手足の不自由な人やお年寄りの手助けをする「サービス介助士」の資格を取る人が増えている。駅や空港、スーパー、金融、ホテルなどで導入が相次ぎ、現在約5万6000人。接客サービスの向上が狙いのようだ。
NPO法人「日本ケアフィットサービス協会」(東京)が認定する民間資格。高齢社会の進展で、要介護者でなくても外出などではちょっとした手助けを必要とする人も多い。そうした身近なケアの知識や技能を身につけてもらうのが目的だ。
約半年の通信講座で自宅学習し、2日間の実技教習を受けて検定試験に臨む。実技教習では特殊なゴーグルや手足に重りを付けるなどで高齢者の疑似体験をしたり、車いすの操作法や視覚・聴覚障害者への介助法などを学ぶ。費用は1人3万9900円。

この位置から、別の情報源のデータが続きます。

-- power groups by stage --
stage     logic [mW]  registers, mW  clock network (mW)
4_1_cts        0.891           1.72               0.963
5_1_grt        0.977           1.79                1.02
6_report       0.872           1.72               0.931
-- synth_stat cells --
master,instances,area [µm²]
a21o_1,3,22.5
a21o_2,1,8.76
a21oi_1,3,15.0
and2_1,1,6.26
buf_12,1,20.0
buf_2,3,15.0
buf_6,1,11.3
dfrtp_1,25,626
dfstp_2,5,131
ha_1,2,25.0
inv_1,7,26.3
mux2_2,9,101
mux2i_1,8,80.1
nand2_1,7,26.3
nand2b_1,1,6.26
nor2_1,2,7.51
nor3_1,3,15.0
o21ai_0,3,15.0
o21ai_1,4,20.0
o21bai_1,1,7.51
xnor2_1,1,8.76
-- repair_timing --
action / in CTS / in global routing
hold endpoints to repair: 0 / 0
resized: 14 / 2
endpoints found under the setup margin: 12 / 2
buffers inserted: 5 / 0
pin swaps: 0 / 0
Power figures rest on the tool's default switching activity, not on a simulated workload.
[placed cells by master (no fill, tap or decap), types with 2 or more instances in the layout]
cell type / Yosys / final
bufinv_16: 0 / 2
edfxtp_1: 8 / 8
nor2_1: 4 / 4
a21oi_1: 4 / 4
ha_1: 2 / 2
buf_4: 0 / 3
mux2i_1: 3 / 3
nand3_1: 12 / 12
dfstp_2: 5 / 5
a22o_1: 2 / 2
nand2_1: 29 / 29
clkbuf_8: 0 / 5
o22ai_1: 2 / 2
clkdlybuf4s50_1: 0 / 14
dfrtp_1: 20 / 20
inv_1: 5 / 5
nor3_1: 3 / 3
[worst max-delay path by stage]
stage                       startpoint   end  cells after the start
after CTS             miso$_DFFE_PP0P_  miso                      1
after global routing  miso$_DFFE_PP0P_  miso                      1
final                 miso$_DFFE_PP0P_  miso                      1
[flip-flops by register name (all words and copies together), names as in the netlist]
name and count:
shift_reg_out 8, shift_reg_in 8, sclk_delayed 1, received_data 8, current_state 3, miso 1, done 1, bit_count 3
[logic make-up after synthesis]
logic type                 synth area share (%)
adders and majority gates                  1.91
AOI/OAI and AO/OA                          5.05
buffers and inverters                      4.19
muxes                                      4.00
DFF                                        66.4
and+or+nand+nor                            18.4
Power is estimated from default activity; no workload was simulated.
## /design/flow/design.v

```verilog
module instructionmemory #(parameter Width = 32)(
    input [Width-1:0] address,
    output [Width-1:0] RD
    );
reg [Width-1:0] mem1[511:0];
initial
begin
mem1[0] = 32'h002081B3;  
mem1[4] = 32'h403202B3;  
mem1[8] = 32'h00308383;  
mem1[12] = 32'h0013F333;  
mem1[16] = 32'h001112B3;  
mem1[20] = 32'h001122B3;  
mem1[24] = 32'h00210463;  
mem1[28] = 32'h001132B3;  
mem1[32] = 32'h001142B3;  
mem1[36] = 32'h001152B3;  
mem1[40] = 32'h401152B3;  
mem1[44] = 32'h008002EF;  
mem1[48] = 32'h00110293;  
mem1[52] = 32'h00312293;  
mem1[56] = 32'h00517293;  
mem1[60] = 32'h00211293;  
mem1[64] = 32'h002102E7;  
end
assign RD = mem1[address];
endmodule
```
$ cat flow/constraint.sdc
current_design Registerfile

set clk_period 7.4
set clk_io_pct 0.2

create_clock -name clk0 -period $clk_period [get_ports {clk}]

set non_clock_inputs [all_inputs -no_clocks]
set_input_delay [expr $clk_period * $clk_io_pct] -clock clk0 $non_clock_inputs
set_output_delay [expr $clk_period * $clk_io_pct] -clock clk0 [all_outputs]
$ cat flow/run.sh
#!/bin/bash
# OpenROAD 26Q1-2900-gdf79404cd8, Yosys 0.63+post, stock flow scripts
make -C /OpenROAD-flow-scripts/flow DESIGN_CONFIG=/design/flow/config.mk WORK_HOME=/design/flow/orfs finish
$ cat flow/config.mk
export PLATFORM = sky130hd
export DESIGN_NAME = Registerfile
export DESIGN_NICKNAME = Registerfile
export VERILOG_FILES = /design/flow/design.v
export SDC_FILE = /design/flow/constraint.sdc
export NUM_CORES = 4
export LEC_CHECK = 1
export CORE_UTILIZATION = 40
$ cat flow/design.v
module Registerfile #(parameter Width = 32)(clk, RegWrite,R1, R2, W1, WD1, RD1, RD2);
input clk,RegWrite;
input [4:0]R1,R2,W1;
input [Width-1:0]WD1;
output [Width-1:0]RD1, RD2;
reg [Width-1:0] Register [Width-1:0];
initial
begin
Register[1] = 32'h00000001;
Register[2] = 32'h00000002;
Register[3] = 32'h00000003;
Register[4] = 32'h00000004;
Register[5] = 32'h00000005;
Register[6] = 32'h00000006;
Register[7] = 32'h00000007;
Register[8] = 32'h00000008;
Register[9] = 32'h00000009;
Register[10] = 32'h00000010;
end
always @(posedge clk)
begin
if(RegWrite)
Register[W1] <= WD1;
end
assign RD1 = (R1 != 0) ? Register[R1] : 0;
assign RD2 = (R2 != 0) ? Register[R2] : 0;
endmodule
==> impl_metrics.tcl <==
# place-and-route summary
set metrics [dict create \
    arrival_ns 5.29 \
    wl_per_cell_um 36.0 \
    simple_gate_share_pct 1.94 \
    yosysChipArea_um2 47000 \
    rows 125 \
    drive_gt1_share_pct 29.7 \
    avgSynthCellArea_um2 19.6 \
    maxSlewViolCount 0 \
    adder_share_pct 0 \
    die_area_um2 119000 \
    rsz0062_at_grt "no" \
    reg_top3 "Register (1024)" \
    tns_ns 0 \
    tool_warnings 26 \
    ys_cells 2400 \
    ios 113 \
    mux_share_pct 24.9 \
    clockBufferDepth 3 \
    regMostFlops "Register" \
    drc_errors 0 \
    crit_slowest_cell "nor3_1" \
    ys_seq_share_pct 65.5 \
    worst_setup_path_end_kind "primary output" \
    grt_usage_pct 28.0 \
    nFillCells 9302 \
    first_pass_iters 8 \
    vias_per_cell 6.41 \
    syn_inst 2400 \
    antenna_found_initial 5 \
    wirelength_um 150000 \
    endpoint "RD2[28]" \
    synthArstFlopShare_pct 0 \
    largest_reg_flops 1024 \
    ctsHoldBuffers 0 \
    dp.cells 3971 \
    tritoncts "yes" \
    yosys_warnings 1 \
    io_buffers 112 \
    timing.max_cap.violations 0 \
    postRouteAntennaNets 0 \
    p_per_area_nw_per_um2 242 \
    grt_pass1_wl_um 210000 \
    grt_max_degree 74 \
    ys.flop_type "edfxtp_1" \
    worst_pin_slew_ns 1.21 \
    ir_worst_vdd_v 0.000205 \
    fp-utilization_pct 40.4 \
    finalHoldViolations 0 \
    cts_num_sinks 1024 \
    path_cells "clkdlybuf4s50_1 > or3_2 > buf_4 > o22ai_1 > a2111oi_0 > nor3_1 > clkdlybuf4s50_1" \
    synth-xor-area-share_pct 0 \
    setup_viol_count_final 0 \
    cp_max_fo 19 \
    htreeDepth 3 \
    holdCritPathClass "input port to flop" \
    design.core.area_um2 116000 \
    drt_iter0_markers 1656 \
    die_h_um 345 \
    power.leakage_uw 0.0172 \
    critPathKind "input port to primary output" \
    outcome "complete, no violations" \
    crit_required_ns 5.92 \
    gp_congestion 0.905 \
    fin_crit_sh_pct 91.5 \
    ys_ff 1024 \
    die_x_um 345 \
    cp-startpoint "R2[3]" \
    syn_area_um2 47000 \
    max-slew-margin-rel_pct 19.0 \
    cp_common_cell "clkdlybuf4s50_1" \
    grt_pass1_vias 29700 \
    dp_hpwl_um 89700 \
    clock.fmax_mhz 148 \
    min_period_ns 6.77 \
    post-cts-setup-buffers 0 \
    gr-total-overflow 0 \
    syn_to_final_growth_pct 15.0 \
    aoi_share_pct 5.41 \
    vias 26700 \
    cts_buffers 103 \
    ys_types 40 \
    clkSlewWorstSetupHoldPaths_ns 0.06 \
    start_kind "input port" \
    stdcell_count 4159 \
    topCombFamilyByArea "multiplexers" \
    cts_resized 0 \
    cts_root_buffer "clkbuf_16" \
    synth-edff-count 1024 \
    critical-path-max-stage-delay_ns 0.99 \
]
==> synthesized netlist by cell type, types with 2 or more instances <==
cell type / n / area share [%]
edfxtp_1: 1024 / 65
mux4_2: 425 / 20
mux2i_1: 183 / 3.9
clkbuf_1: 104 / 0.83
nand2_1: 65 / 0.52
a22o_1: 62 / 1.2
buf_2: 58 / 0.62
o22ai_1: 55 / 0.73
a211oi_1: 47 / 0.75
a21oi_1: 46 / 0.49
nor2_1: 35 / 0.28
nor3_1: 32 / 0.34
a2111oi_0: 31 / 0.58
o221ai_1: 31 / 0.58
inv_1: 25 / 0.20
a211o_1: 23 / 0.43
a221oi_1: 23 / 0.43
buf_4: 20 / 0.32
mux2_1: 19 / 0.46
and2_1: 13 / 0.17
buf_6: 12 / 0.29
a32o_1: 9 / 0.19
nor4_1: 9 / 0.12
nor2b_1: 8 / 0.11
buf_1: 7 / 0.056
nand3b_1: 7 / 0.11
mux2_2: 5 / 0.12
nand3_1: 4 / 0.043
nand2b_1: 3 / 0.040
or3b_2: 3 / 0.056
or3_1: 2 / 0.027
or3b_1: 2 / 0.037
==> how the worst min path moves through the flow <==
stage,startpoint,end,slack (ns),depth (start not counted)
after CTS,WD1[27],Register[13][27]$_DFFE_PP_,1.59,2
final,WD1[27],Register[9][27]$_DFFE_PP_,1.61,2
after global routing,WD1[27],Register[13][27]$_DFFE_PP_,1.63,2
==> cell usage in the layout (no fill, tap or decap), types with 4 or more instances in the layout <==
cell / Yosys / layout
a2111oi_0: 31 / 31
a211o_1: 23 / 23
a211oi_1: 47 / 47
a21oi_1: 46 / 46
a221oi_1: 23 / 23
a22o_1: 62 / 62
a32o_1: 9 / 9
and2_1: 13 / 12
buf_12: 0 / 14
buf_4: 20 / 124
bufinv_16: 0 / 17
clkbuf_1: 104 / 14
clkbuf_16: 0 / 105
clkdlybuf4s50_1: 0 / 105
clkinv_1: 0 / 13
clkinv_2: 0 / 23
clkinvlp_4: 0 / 7
edfxtp_1: 1024 / 1024
inv_1: 25 / 24
mux2_1: 19 / 19
mux2_2: 5 / 5
mux2i_1: 183 / 183
mux4_2: 425 / 425
nand2_1: 65 / 64
nand3_1: 4 / 4
nand3b_1: 7 / 7
nor2_4: 0 / 33
nor2b_1: 8 / 5
nor3_1: 32 / 32
nor4_1: 9 / 9
o221ai_1: 31 / 31
o22ai_1: 55 / 55
or3b_2: 3 / 4
==> metal layers <==
metal	wire [µm]	track usage [%]	vias to the layer above
met3	29800	24.5	329
met5	804	4.65	-
met2	70900	41.5	2172
li1	-	-	10700
met4	5000	7.16	24
met1	43300	29.2	13400
==> logic make-up (layout without fill, tap and decap cells) <==
family / count (synthesis) / after routing
mux: 632 / 632
other cells: 0 / 1
simple gates: 187 / 187
compound gates: 331 / 331
buf+inv: 226 / 460
flops: 1024 / 1024
==> critical path, delay by kind of cell <==
family,cells,cell delay [ns]
AOI/OAI and AO/OA,2,0.22
buffers and inverters,3,1.71
and+or+nand+nor,2,1.85
==> cell type report <==
cell class                 instances  area [µm²]  share of cell area (%)
sequential                      1024       30700                    56.9
timing repair buffer             248        2330                    4.31
multi-input combinational       1150       15400                    28.5
tap                             1524        1910                    3.53
clock buffer                     119        2680                    4.96
clock inverter                    68         843                    1.56
antenna                            1        2.50                 0.00463
inverter                          25        96.3                   0.178
==> per-stage QoR <==
step	setup WS [ns]	hold slack [ns]	utilization, %	instance area, µm²	total power, µW
3_3_place_gp	0.697	2.31	43.4	50500	7770
2_1_floorplan	2.87	1.58	-	47000	7220
6_report	0.632	1.61	46.4	54000	13100
5_1_grt	0.509	1.63	46.4	54000	13400
4_1_cts	0.675	1.59	46.4	54000	13100
3_5_place_dp	0.678	2.32	43.4	50500	7780
==> report_power, final <==
group / switching [µW] / internal (µW) / total, µW
clock network: 2230 / 3190 / 5430
logic: 683 / 505 / 1190
registers: 28.3 / 6460 / 6480
total: 2940 / 10200 / 13100
No activity file was given, so power comes from the tool's default toggle rates.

介護保険とほぼ同時期にスタートし、当初は年間100―300人程度だったが、最近は年間1万人を超えるほどに急増した。「これまで目を向けなかったところが見えてきた」など好評だという。
同協会の目標は共生社会の実現。世代を超えてすべての人々が安心して生活できる環境をつくりたいとする。資格を地域の福祉リーダー養成に活用する自治体も出てきている。
一般向けの2級とは別に、中高生向けの3級も昨年新設した。学校の授業などで取り入れてほしいそうだ。かつては日常生活の中で身につけた高齢者らへの気遣いだが、核家族化や地域社会の崩壊でそういう機会が失われて久しい。資格取得は一つのきっかけになる。